==> config.mk <==
export PLATFORM = sky130hd
export DESIGN_NAME = dram_arbiter
export DESIGN_NICKNAME = d
export VERILOG_FILES = /design/src/rtl/dram_arbiter.sv
export SDC_FILE = /design/constraint.sdc
export NUM_CORES = 1
export LEC_CHECK = 0
export BUFFER_PORTS_ARGS = -buffer_cell sky130_fd_sc_hd__buf_2
export CAP_MARGIN = 20
export CORE_ASPECT_RATIO = 0.6
export CORE_UTILIZATION = 52
export CTS_CLUSTER_SIZE = 25
export DETAILED_ROUTE_END_ITERATION = 8
export GPL_TIMING_DRIVEN = 0
export PLACE_DENSITY = 0.81
export SLEW_MARGIN = 30
export SYNTH_ARGS = -nofsm -noshare
export SYNTH_HDL_FRONTEND = slang
export SYNTH_SLANG_ARGS = --single-unit
==> constraint.sdc <==
create_clock -name fclk -period 2.13 [get_ports fclk]
set_clock_uncertainty 0.1 [all_clocks]
set_input_delay 0.213 -clock fclk [delete_from_list [all_inputs] [get_ports fclk]]
set_output_delay 0.213 -clock fclk [all_outputs]
set_load 0.01 [all_outputs]
==> src/rtl/mult4_share_ctrl.sv <==
// Arbitrates two requesters onto one external 4x4 multiplier, holds its inputs
// for SETTLE_CYCLES, then captures the product and pulses the winner's done.
module mult4_share_ctrl
    import mult4_share_ctrl_pkg::*;
#(
    parameter int unsigned SETTLE_CYCLES = 2
) (
    input  logic              clk,
    input  logic              rst,
    input  logic              req0,
    input  logic              req1,
    input  logic [OP_W-1:0]   a0,
    input  logic [OP_W-1:0]   b0,
    input  logic [OP_W-1:0]   a1,
    input  logic [OP_W-1:0]   b1,
    output logic              done0,
    output logic              done1,
    output logic [PROD_W-1:0] prod0,
    output logic [PROD_W-1:0] prod1,
    output logic              busy,
    output logic [OP_W-1:0]   mul_a,
    output logic [OP_W-1:0]   mul_b,
    input  logic [PROD_W-1:0] mul_z
);

    localparam logic [CNT_W-1:0] CNT_LOAD = CNT_W'(SETTLE_CYCLES - 1);

    state_e             state_q, state_d;
    logic [CNT_W-1:0]   cnt_q, cnt_d;
    logic               last_q, last_d;
    logic               winner_q, winner_d;
    logic [OP_W-1:0]    mul_a_q, mul_a_d;
    logic [OP_W-1:0]    mul_b_q, mul_b_d;
    logic [PROD_W-1:0]  prod0_q, prod0_d;
    logic [PROD_W-1:0]  prod1_q, prod1_d;
    logic               done0_q, done0_d;
    logic               done1_q, done1_d;
    logic               busy_q, busy_d;
    logic               gnt_valid_s;
    logic               pick_s;

    rr_pick2 u_pick (
        .req0      (req0),
        .req1      (req1),
        .last      (last_q),
        .gnt_valid (gnt_valid_s),
        .winner    (pick_s)
    );

    // Next-state and output computation; done and busy are precomputed so they
    // leave the block straight from flops.
    always_comb begin
        state_d  = state_q;
        cnt_d    = cnt_q;
        last_d   = last_q;
        winner_d = winner_q;
        mul_a_d  = mul_a_q;
        mul_b_d  = mul_b_q;
        prod0_d  = prod0_q;
        prod1_d  = prod1_q;
        done0_d  = 1'b0;
        done1_d  = 1'b0;
        case (state_q)
            ST_IDLE: begin
                if (gnt_valid_s) begin
                    mul_a_d  = pick_s ? a1 : a0;
                    mul_b_d  = pick_s ? b1 : b0;
                    cnt_d    = CNT_LOAD;
                    last_d   = pick_s;
                    winner_d = pick_s;
                    state_d  = ST_WAIT;
                end else begin
                    state_d  = ST_IDLE;
                end
            end
            ST_WAIT: begin
                if (cnt_q != {CNT_W{1'b0}}) begin
                    cnt_d = cnt_q - {{(CNT_W-1){1'b0}}, 1'b1};
                end else begin
                    if (winner_q) begin
                        prod1_d = mul_z;
                        done1_d = 1'b1;
                    end else begin
                        prod0_d = mul_z;
                        done0_d = 1'b1;
                    end
                    state_d = ST_DONE;
                end
            end
            ST_DONE: begin
                state_d = ST_IDLE;
            end
            default: begin
                state_d = ST_IDLE;
            end
        endcase
        busy_d = (state_d != ST_IDLE);
    end

    // State register with synchronous reset; reset abandons any operation.
    always_ff @(posedge clk) begin
        if (rst) begin
            state_q  <= ST_IDLE;
            cnt_q    <= {CNT_W{1'b0}};
            last_q   <= 1'b1;
            winner_q <= 1'b0;
            mul_a_q  <= {OP_W{1'b0}};
            mul_b_q  <= {OP_W{1'b0}};
            prod0_q  <= {PROD_W{1'b0}};
            prod1_q  <= {PROD_W{1'b0}};
            done0_q  <= 1'b0;
            done1_q  <= 1'b0;
            busy_q   <= 1'b0;
        end else begin
            state_q  <= state_d;
            cnt_q    <= cnt_d;
            last_q   <= last_d;
            winner_q <= winner_d;
            mul_a_q  <= mul_a_d;
            mul_b_q  <= mul_b_d;
            prod0_q  <= prod0_d;
            prod1_q  <= prod1_d;
            done0_q  <= done0_d;
            done1_q  <= done1_d;
            busy_q   <= busy_d;
        end
    end

    assign done0 = done0_q;
    assign done1 = done1_q;
    assign prod0 = prod0_q;
    assign prod1 = prod1_q;
    assign busy  = busy_q;
    assign mul_a = mul_a_q;
    assign mul_b = mul_b_q;

endmodule

==> config.mk <==
export PLATFORM = sky130hd
export DESIGN_NAME = mult4_share_ctrl
export DESIGN_NICKNAME = d
export VERILOG_FILES = /design/src/rtl/mult4_share_ctrl_pkg.sv /design/src/rtl/mult4_share_ctrl_rr_pick2.sv /design/src/rtl/mult4_share_ctrl.sv
export SDC_FILE = /design/constraint.sdc
export NUM_CORES = 1
export LEC_CHECK = 0
export CAP_MARGIN = 10
export CORE_ASPECT_RATIO = 1.75
export CORE_MARGIN = 1.5
export CORE_UTILIZATION = 47
export CTS_CLUSTER_SIZE = 8
export DETAILED_ROUTE_END_ITERATION = 8
export PLACE_DENSITY = 0.84
export SLEW_MARGIN = 20
export SYNTH_ARGS = -nofsm -noshare
export SYNTH_HDL_FRONTEND = slang
export SYNTH_SLANG_ARGS = --single-unit
export TNS_END_PERCENT = 50
==> constraint.sdc <==
create_clock -name clk -period 3.8 [get_ports clk]
set_input_delay 0.57 -clock clk [delete_from_list [all_inputs] [get_ports clk]]
set_output_delay 0.57 -clock clk [all_outputs]
set_load 0.02 [all_outputs]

WHAT YOU ARE ASKED TO DO:
Only one stretch of the data above is needed. Restate it word for word, from the line containing "export DESIGN_NAME = mult4_share_ctrl" through the line containing "export CTS_CLUSTER_SIZE = 8", both ends included.

EXERCISE SOLUTION:
export DESIGN_NAME = mult4_share_ctrl
export DESIGN_NICKNAME = d
export VERILOG_FILES = /design/src/rtl/mult4_share_ctrl_pkg.sv /design/src/rtl/mult4_share_ctrl_rr_pick2.sv /design/src/rtl/mult4_share_ctrl.sv
export SDC_FILE = /design/constraint.sdc
export NUM_CORES = 1
export LEC_CHECK = 0
export CAP_MARGIN = 10
export CORE_ASPECT_RATIO = 1.75
export CORE_MARGIN = 1.5
export CORE_UTILIZATION = 47
export CTS_CLUSTER_SIZE = 8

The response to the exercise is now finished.